The U.K.-based Guardian reports that the United Nations and other international bureaucracies dealing with so-called climate change are scheming to impose global taxes. That’s not too surprising, but it is discouraging to read that the Obama Administration appears to be acquiescing to these attacks on U.S. fiscal sovereignty. The Administration also has indicated it wants to squander an additional $400 billion on foreign aid, adding injury to injury:

…rich countries will be asked to accept a compulsory levy on international flight tickets and shipping fuel to raise billions of dollars to help the world’s poorest countries adapt to combat climate change. The suggestions come at the start of the second week in the latest round of UN climate talks in Bonn, where 192 countries are starting to negotiate a global agreement to limit and then reduce greenhouse gas emissions. The issue of funding for adaptation is critical to success but the hardest to agree. …It has been proposed by the world’s 50 least developed countries.

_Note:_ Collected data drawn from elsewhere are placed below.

--- config.mk ---
export PLATFORM = sky130hd
export DESIGN_NAME = control_sequencer
export DESIGN_NICKNAME = d
export VERILOG_FILES = /design/src/rtl/control_sequencer.sv
export SDC_FILE = /design/constraint.sdc
export NUM_CORES = 1
export LEC_CHECK = 0
export BUFFER_PORTS_ARGS = -buffer_cell sky130_fd_sc_hd__buf_2
export CAP_MARGIN = 20
export CORE_MARGIN = 10
export CORE_UTILIZATION = 44
export CTS_BUF_LIST = sky130_fd_sc_hd__clkbuf_16
export DETAILED_ROUTE_END_ITERATION = 8
export PLACE_DENSITY = 0.83
export SLEW_MARGIN = 30
export SYNTH_ARGS = -nofsm -noshare
export SYNTH_HDL_FRONTEND = slang
export SYNTH_SLANG_ARGS = --single-unit
--- constraint.sdc ---
create_clock -name clk -period 4.25 [get_ports clk]
set_clock_uncertainty 0.1 [all_clocks]
set_input_delay 0.2125 -clock clk [delete_from_list [all_inputs] [get_ports clk]]
set_output_delay 0.2125 -clock clk [all_outputs]
set_load 0.02 [all_outputs]
--- src/rtl/control_sequencer.sv ---
`default_nettype none
// ============================================================================
// Module     : control_sequencer
// Description: Multi-cycle fetch/decode/execute/memory/writeback control FSM
//              that drives the datapath enables for a single-issue CPU.
//              Define INSTR_COUNT_EN to add the retired-instruction counter
//              and its instr_count port.
// Revision   : 1.0
// ============================================================================
module control_sequencer #(
    parameter int MEM_TIMEOUT = 15
) (
    input  logic        clk,
    input  logic        rst,
    input  logic [31:0] instruction,
    input  logic        imem_ready,
    input  logic        dmem_ready,
    input  logic        branch_taken,
    output logic        imem_read,
    output logic        ir_load,
    output logic        pc_enable,
    output logic        pc_src,
    output logic        rf_write_enable,
    output logic        dmem_read_enable,
    output logic        dmem_write_enable,
    output logic        halted,
    output logic        fault,
`ifdef INSTR_COUNT_EN
    output logic [2:0]  state,
    output logic [31:0] instr_count
`else
    output logic [2:0]  state
`endif
);

    typedef enum logic [2:0] {
        S_FETCH     = 3'd0,
        S_DECODE    = 3'd1,
        S_EXECUTE   = 3'd2,
        S_MEMORY    = 3'd3,
        S_WRITEBACK = 3'd4,
        S_HALT      = 3'd5,
        S_FAULT     = 3'd6,
        S_UNUSED    = 3'd7
    } state_t;

    localparam logic [7:0] c_MEM_TIMEOUT = 8'(MEM_TIMEOUT);

    state_t     r_state;
    state_t     w_next;
    logic [7:0] r_mem_cnt;
    logic [7:0] w_cnt_next;

    logic [5:0] w_op;
    logic       w_is_mem;
    logic       w_is_branch;
    logic       w_unused;

    logic w_imem_read, w_ir_load, w_pc_enable, w_pc_src, w_rf_we;
    logic w_dmem_rd, w_dmem_wr, w_halted, w_fault;

    assign w_op        = instruction[31:26];
    assign w_is_mem    = (w_op >= 6'd24) && (w_op <= 6'd27);
    assign w_is_branch = (w_op >= 6'd28);
    assign w_unused    = ^instruction[25:0];

    always_ff @(posedge clk) begin
        if (rst) begin
            r_state   <= S_FETCH;
            r_mem_cnt <= 8'd0;
        end else begin
            r_state   <= w_next;
            r_mem_cnt <= w_cnt_next;
        end
    end

    always_comb begin
        w_next      = r_state;
        w_cnt_next  = r_mem_cnt;
        w_imem_read = 1'b0;
        w_ir_load   = 1'b0;
        w_pc_enable = 1'b0;
        w_pc_src    = 1'b0;
        w_rf_we     = 1'b0;
        w_dmem_rd   = 1'b0;
        w_dmem_wr   = 1'b0;
        w_halted    = 1'b0;
        w_fault     = 1'b0;
        case (r_state)
            S_FETCH: begin
                w_imem_read = 1'b1;
                if (imem_ready) begin
                    w_ir_load = 1'b1;
                    w_next    = S_DECODE;
                end
            end
            S_DECODE: begin
                w_next = (w_op == 6'd0) ? S_HALT : S_EXECUTE;
            end
            S_EXECUTE: begin
                if (w_is_mem) begin
                    w_next     = S_MEMORY;
                    w_cnt_next = 8'd0;
                end else if (w_is_branch) begin
                    w_pc_enable = 1'b1;
                    w_pc_src    = branch_taken;
                    w_next      = S_FETCH;
                end else begin
                    w_next = S_WRITEBACK;
                end
            end
            S_MEMORY: begin
                w_dmem_rd = ~w_op[0];
                w_dmem_wr = w_op[0];
                // A completing access takes priority over the timeout check.
                if (dmem_ready) begin
                    if (w_op[0]) begin
                        w_pc_enable = 1'b1;
                        w_next      = S_FETCH;
                    end else begin
                        w_next = S_WRITEBACK;
                    end
                end else if (r_mem_cnt == c_MEM_TIMEOUT) begin
                    w_next = S_FAULT;
                end else begin
                    w_cnt_next = r_mem_cnt + 8'd1;
                end
            end
            S_WRITEBACK: begin
                w_rf_we     = 1'b1;
                w_pc_enable = 1'b1;
                w_next      = S_FETCH;
            end
            S_HALT:  w_halted = 1'b1;
            S_FAULT: w_fault  = 1'b1;
            default: w_next   = S_FETCH;
        endcase
    end

    // Reset aborts the instruction in flight: no side-effecting enable may fire.
    assign imem_read         = w_imem_read;
    assign ir_load           = w_ir_load   & ~rst;
    assign pc_enable         = w_pc_enable & ~rst;
    assign pc_src            = w_pc_src    & ~rst;
    assign rf_write_enable   = w_rf_we     & ~rst;
    assign dmem_read_enable  = w_dmem_rd   & ~rst;
    assign dmem_write_enable = w_dmem_wr   & ~rst;
    assign halted            = w_halted;
    assign fault             = w_fault;
    assign state             = r_state;

`ifdef INSTR_COUNT_EN
    logic [31:0] r_instr_count;

    always_ff @(posedge clk) begin
        if (rst) begin
            r_instr_count <= 32'd0;
        end else if (pc_enable) begin
            r_instr_count <= r_instr_count + 32'd1;
        end
    end

    assign instr_count = r_instr_count;
`endif

endmodule
`default_nettype wire

==> metrics.cfg <==
[outcome]
status = complete, no violations

[critical_path]
start_kind = register
r2r-start = state[1]$_SDFFE_PP0P_
regToRegSetupSlack_ns = 2.23
crit_path_end_kind = register
cp.arrival_ns = 2.09
critPathCapture = r_mem_cnt[6]$_SDFFE_PP0P_
worst-setup-path-type = register to register
worstRegToRegCells = 5
r2r-end = r_mem_cnt[6]$_SDFFE_PP0P_
cp_data_required_time_ns = 4.32
cp_max_fo = 15
startpoint = state[1]$_SDFFE_PP0P_

[cells_and_area]
nNetsFinal = 153
finalInstanceArea_sq_um = 934.6
antenna_cells = 0
area_growth_pct = 23.27
drive_gt1_frac = 0.2719

[clock_tree]
clock_path_buffers = 2
tritoncts = yes
cts_resized = 0
clockRootBuffer = clkbuf_16
htree_levels = 1
cts_buffers = 3
path_clk_slew_ns = 0.04
post-cts-setup-buffer-count = 0
cts_hold_buf = 0
clkSinkCount = 11
clock_latency_ns = 0.24

[synth]
post-synth-top-area-cell = dfxtp_1
ys.flop_type = dfxtp_1
ys_types = 38
postSynthCellCount = 94
yosysWarningCount = 0
ys_top_cells_by_area = dfxtp_1 29%, xor2_1 6.9%, nor2_1 5.4%
syn_area_sq_um = 758.2
syn_nets = 132
synth_top_area_frac = 0.2904
ys_async_sr_fraction = 0
ys_seq_area_frac = 0.2904
synth_edf_count = 0
synth.avg_cell_area_sq_um = 8.066
ys_ff_latch = 11
synth_common_cells = 11 x dfxtp_1, 11 x nor2_1, 6 x a21oi_1, 6 x o21ai_0, 6 x xor2_1

[placement]
hpwl_um = 1427
place.port_buffers = 22
dpl_cell_area_sq_um = 855.8
globalplace.congestion = 0.7876

[worst_hold_path]
hold_class = input port to register

[power]
peakVddDrop_uv = 351.1
p_leak_nw = 0.4126
power_density_nw_per_um2 = 522.8

[sta]
slew_headroom = 0.6765
rsz0062_at_grt = false
min_period_over_period = 0.4743
maxSlewViolCount = 0
tns_ns = 0
worst-slew-pin-transition_ns = 0.4846
setup_viol = 0
fmax_mhz = 496.1
hold_violations = 0
fin_crit_ns = 2.016

[route]
drt-met1-wl_um = 803
firstDrtPassIters = 4
ant_nets = 0
wl_per_cell_um = 14.84
dr.max_layer_used = met4
vias = 764
wl_um = 1929
via_per_inst = 5.877
dr_wl_met3_um = 222
drtIter0Drc = 14
drc_errors = 0
dr_wl_met2_um = 859

[floorplan]
dieWidth_um = 61.51
ios = 49
num_rows = 14
die_area_sq_um = 3783
start_util = 0.4864
core_area_sq_um = 1559
die_h_um = 61.51

[global_route]
grt_pass1_wl_um = 3022
antenna_found_initial = 0
track_usage = 0.1066
grt_start_max_net_pins = 16
grt-ovfl-total = 0
grt_pass1_vias = 649

[run]
max_cap_violations = 0

==> worst min-delay path by stage <==
stage                                    startpoint                         to  slack (ns)  depth (start not counted)
after floorplan           r_mem_cnt[1]$_SDFFE_PP0P_  r_mem_cnt[1]$_SDFFE_PP0P_        0.35                          2
after global placement    r_mem_cnt[1]$_SDFFE_PP0P_  r_mem_cnt[1]$_SDFFE_PP0P_        0.37                          2
after detailed placement  r_mem_cnt[1]$_SDFFE_PP0P_  r_mem_cnt[1]$_SDFFE_PP0P_        0.37                          2
after CTS                                       rst      state[2]$_SDFFE_PP0P_        0.19                          2
after global routing                            rst      state[2]$_SDFFE_PP0P_        0.21                          2
final                                           rst      state[2]$_SDFFE_PP0P_        0.19                          2
==> cell usage in the layout (no fill, tap or decap), types with 2 or more instances in the layout <==
| cell type | netlist | layout |
|---|---|---|
| clkbuf_16 | 0 | 3 |
| nor2_1 | 11 | 11 |
| nor3b_1 | 3 | 3 |
| a21o_1 | 2 | 2 |
| xor2_1 | 6 | 6 |
| buf_2 | 2 | 22 |
| nand3_1 | 4 | 4 |
| or3_1 | 2 | 2 |
| o21ai_0 | 6 | 6 |
| nand2_1 | 4 | 4 |
| inv_1 | 2 | 3 |
| and3_1 | 5 | 5 |
| nor3_1 | 4 | 4 |
| a21oi_1 | 6 | 6 |
| dfxtp_1 | 11 | 11 |
==> stage by stage <==
| stage | hold WS, ns | utilization | cells | setup WS [ns] | total power [mW] |
|---|---|---|---|---|---|
| 2_1_floorplan | 0.3486 | - | 94 | 2.210 | 0.2770 |
| 6_report | 0.1883 | 0.5995 | 130 | 2.234 | 0.4886 |
| 4_1_cts | 0.1936 | 0.5995 | 130 | 2.262 | 0.4939 |
| 3_3_place_gp | 0.3705 | 0.5490 | 126 | 2.295 | 0.3174 |
| 5_1_grt | 0.2103 | 0.5995 | 130 | 2.072 | 0.5194 |
| 3_5_place_dp | 0.3732 | 0.5490 | 126 | 2.272 | 0.3209 |
==> critical path, stage by stage (launching register included) <==
cell and delay (ns):
dfxtp_1 0.59, nor2b_2 0.32, and4_1 0.36, nor2_2 0.08, or3_1 0.35, a21oi_1 0.14
==> sequential cells by signal (all words and copies together) (netlist names) <==
| register | cells |
|---|---|
| r_mem_cnt | 8 |
| state | 3 |
==> layer usage <==
layer	track usage	up-vias
met2	0.1537	28
met1	0.1284	346
met3	0.04321	5
met5	0	-
met4	0.06688	0
li1	-	385
==> power breakdown <==
group | switching [mW] | internal [mW]
registers | 0.0368 | 0.115
clock network | 0.0455 | 0.123
logic | 0.0993 | 0.0691
==> cell families after synthesis <==
group,count (synthesis),share of synthesized area
simple gates,44,0.3367
compound gates,23,0.2228
flops,11,0.2904
buf+inv,8,0.05281
xor+xnor,7,0.08086
fa+ha+maj,1,0.01650
==> cell type report <==
class	instances	area [sq um]
fillers	136	624.3
multi-input cells	75	498.0
flip-flops and latches	11	220.2
repair buffers	22	110.1
clock buffers	3	75.07
well taps	16	20.02
inverters	2	7.507
clock inverters	1	3.754
Note: power is estimated with default switching activity, not from simulation.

It could be matched by a compulsory surcharge on all international shipping fuel, said Connie Hedegaard, the Danish environment and energy minister who will host the final UN climate summit in December. …In Bonn last week, a separate Mexican proposal to raise billions of dollars was gaining ground. The idea, known as the “green fund” plan, would oblige all countries to pay amounts according to a formula reflecting the size of their economy, their greenhouse gas emissions and the country’s population. That could ensure that rich countries, which have the longest history of using of fossil fuels, pay the most to the fund. Recently, the proposal won praise from 17 major-economy countries meeting in Paris as a possible mechanism to help finance a UN pact. The US special envoy for climate change, Todd Stern, called it “highly constructive”. …Last week, a US negotiator, Jonathan Pershing, said that the US had budgeted $400m to help poor countries adapt to climate change as an interim measure. But that amount was dismissed as inadequate by Bernarditas Muller of the Philippines, who is the co-ordinator of the G77 and China group of countries.